__TASK MATERIAL__.
$ cat src/rtl/seg_scan_ctrl.sv
// Time-multiplexed scan controller for a common-anode 7-segment display:
// one shared nibble decoder, dead-time blanking, leading-zero suppression, frame-aligned loads.
module seg_scan_ctrl #(
   parameter int unsigned NUM_DIGITS   = 4,
   parameter int unsigned TICK_DIV     = 50000,
   parameter int unsigned BLANK_CYCLES = 16
) (
   input  logic                    clk,
   input  logic                    reset_n,
   input  logic                    enable,
   input  logic                    lz_en,
   input  logic                    load_valid,
   input  logic [4*NUM_DIGITS-1:0] load_value,
   output logic                    load_ready,
   output logic [3:0]              nibble,
   output logic [NUM_DIGITS-1:0]   digit_sel,
   output logic                    seg_blank,
   output logic                    frame_done
);

   localparam int unsigned DATA_W     = 4 * NUM_DIGITS;
   localparam int unsigned IDX_W      = $clog2(NUM_DIGITS);
   localparam int unsigned CNT_MAX    = (TICK_DIV > BLANK_CYCLES) ? TICK_DIV : BLANK_CYCLES;
   localparam int unsigned CNT_W      = (CNT_MAX > 1) ? $clog2(CNT_MAX) : 1;
   localparam int unsigned TICK_LAST  = TICK_DIV - 1;
   localparam int unsigned BLANK_LAST = (BLANK_CYCLES > 0) ? BLANK_CYCLES - 1 : 0;
   localparam int unsigned LAST_IDX   = NUM_DIGITS - 1;

   typedef enum logic [1:0] {
      ST_IDLE  = 2'd0,
      ST_DRIVE = 2'd1,
      ST_BLANK = 2'd2
   } state_t;

   state_t                r_state;
   logic [IDX_W-1:0]      r_idx;
   logic [CNT_W-1:0]      r_cnt;
   logic [DATA_W-1:0]     r_active;
   logic [DATA_W-1:0]     r_staging;
   logic                  r_load_ready;
   logic [3:0]            r_nibble;
   logic [NUM_DIGITS-1:0] r_digit_sel;
   logic                  r_seg_blank;
   logic                  r_frame_done;

   logic                  w_last_idx;
   logic                  w_drive_end;
   logic                  w_blank_end;
   logic                  w_frame_end;
   logic                  w_xfer;
   logic [IDX_W-1:0]      w_next_idx;
   logic [DATA_W-1:0]     w_active_nxt;
   logic [NUM_DIGITS-1:0] w_next_sel;
   logic [NUM_DIGITS-1:0] w_start_sel;
   logic [3:0]            w_next_nib;
   logic [3:0]            w_start_nib;

   // Active-low select for a digit, left dark when it is a suppressed leading zero.
   function automatic logic [NUM_DIGITS-1:0] f_drive_sel(
      input logic [IDX_W-1:0]  idx,
      input logic [DATA_W-1:0] act,
      input logic              lz
   );
      logic upper_zero;
      upper_zero = 1'b1;
      for (int k = 0; k < NUM_DIGITS; k++) begin
         if (k >= int'(idx) && 4'(act >> (4 * k)) != 4'd0) upper_zero = 1'b0;
      end
      if (lz && idx != '0 && upper_zero) return '1;
      return ~(NUM_DIGITS'(1) << idx);
   endfunction

   function automatic logic [3:0] f_nibble(
      input logic [IDX_W-1:0]  idx,
      input logic [DATA_W-1:0] act
   );
      return 4'(act >> (4 * idx));
   endfunction

   assign w_last_idx   = (r_idx == IDX_W'(LAST_IDX));
   assign w_drive_end  = (r_state == ST_DRIVE) && (r_cnt == CNT_W'(TICK_LAST));
   assign w_blank_end  = (r_state == ST_BLANK) && (r_cnt == CNT_W'(BLANK_LAST));
   assign w_frame_end  = enable && w_last_idx && ((BLANK_CYCLES == 0) ? w_drive_end : w_blank_end);
   assign w_xfer       = !r_load_ready && ((r_state == ST_IDLE) || w_frame_end);
   assign w_active_nxt = w_xfer ? r_staging : r_active;
   assign w_next_idx   = w_last_idx ? '0 : r_idx + IDX_W'(1);

   // Next slot decode uses the post-transfer value so a new frame shows the new data.
   assign w_next_sel   = f_drive_sel(w_next_idx, w_active_nxt, lz_en);
   assign w_next_nib   = f_nibble(w_next_idx, w_active_nxt);
   assign w_start_sel  = f_drive_sel('0, w_active_nxt, lz_en);
   assign w_start_nib  = f_nibble('0, w_active_nxt);

   always_ff @(posedge clk or negedge reset_n) begin
      if (!reset_n) begin
         r_state      <= ST_IDLE;
         r_idx        <= '0;
         r_cnt        <= '0;
         r_active     <= '0;
         r_staging    <= '0;
         r_load_ready <= 1'b1;
         r_nibble     <= '0;
         r_digit_sel  <= '1;
         r_seg_blank  <= 1'b1;
         r_frame_done <= 1'b0;
      end else begin
         r_frame_done <= w_frame_end;

         if (w_xfer) begin
            r_active     <= r_staging;
            r_load_ready <= 1'b1;
         end else if (load_valid && r_load_ready) begin
            r_staging    <= load_value;
            r_load_ready <= 1'b0;
         end

         case (r_state)
            ST_IDLE: begin
               if (enable) begin
                  r_state     <= ST_DRIVE;
                  r_idx       <= '0;
                  r_cnt       <= '0;
                  r_digit_sel <= w_start_sel;
                  r_seg_blank <= &w_start_sel;
                  r_nibble    <= w_start_nib;
               end else begin
                  r_digit_sel <= '1;
                  r_seg_blank <= 1'b1;
               end
            end
            ST_DRIVE: begin
               if (!enable) begin
                  r_state     <= ST_IDLE;
                  r_idx       <= '0;
                  r_cnt       <= '0;
                  r_digit_sel <= '1;
                  r_seg_blank <= 1'b1;
               end else if (w_drive_end) begin
                  r_cnt <= '0;
                  if (BLANK_CYCLES == 0) begin
                     r_idx       <= w_next_idx;
                     r_digit_sel <= w_next_sel;
                     r_seg_blank <= &w_next_sel;
                     r_nibble    <= w_next_nib;
                  end else begin
                     r_state     <= ST_BLANK;
                     r_digit_sel <= '1;
                     r_seg_blank <= 1'b1;
                  end
               end else begin
                  r_cnt <= r_cnt + CNT_W'(1);
               end
            end
            ST_BLANK: begin
               if (!enable) begin
                  r_state     <= ST_IDLE;
                  r_idx       <= '0;
                  r_cnt       <= '0;
                  r_digit_sel <= '1;
                  r_seg_blank <= 1'b1;
               end else if (w_blank_end) begin
                  r_state     <= ST_DRIVE;
                  r_idx       <= w_next_idx;
                  r_cnt       <= '0;
                  r_digit_sel <= w_next_sel;
                  r_seg_blank <= &w_next_sel;
                  r_nibble    <= w_next_nib;
               end else begin
                  r_cnt <= r_cnt + CNT_W'(1);
               end
            end
            default: begin
               r_state     <= ST_IDLE;
               r_idx       <= '0;
               r_cnt       <= '0;
               r_digit_sel <= '1;
               r_seg_blank <= 1'b1;
            end
         endcase
      end
   end

   assign load_ready = r_load_ready;
   assign nibble     = r_nibble;
   assign digit_sel  = r_digit_sel;
   assign seg_blank  = r_seg_blank;
   assign frame_done = r_frame_done;

endmodule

__PROBLEM__.
From the listing above, the lines starting with the one that has "f_drive_sel('0, w_active_nxt, lz_en);" and running through the one that has "r_frame_done <= 1'b0;" should be copied exactly, ends included.

__RESULT BELOW__.
   assign w_start_sel  = f_drive_sel('0, w_active_nxt, lz_en);
   assign w_start_nib  = f_nibble('0, w_active_nxt);

   always_ff @(posedge clk or negedge reset_n) begin
      if (!reset_n) begin
         r_state      <= ST_IDLE;
         r_idx        <= '0;
         r_cnt        <= '0;
         r_active     <= '0;
         r_staging    <= '0;
         r_load_ready <= 1'b1;
         r_nibble     <= '0;
         r_digit_sel  <= '1;
         r_seg_blank  <= 1'b1;
         r_frame_done <= 1'b0;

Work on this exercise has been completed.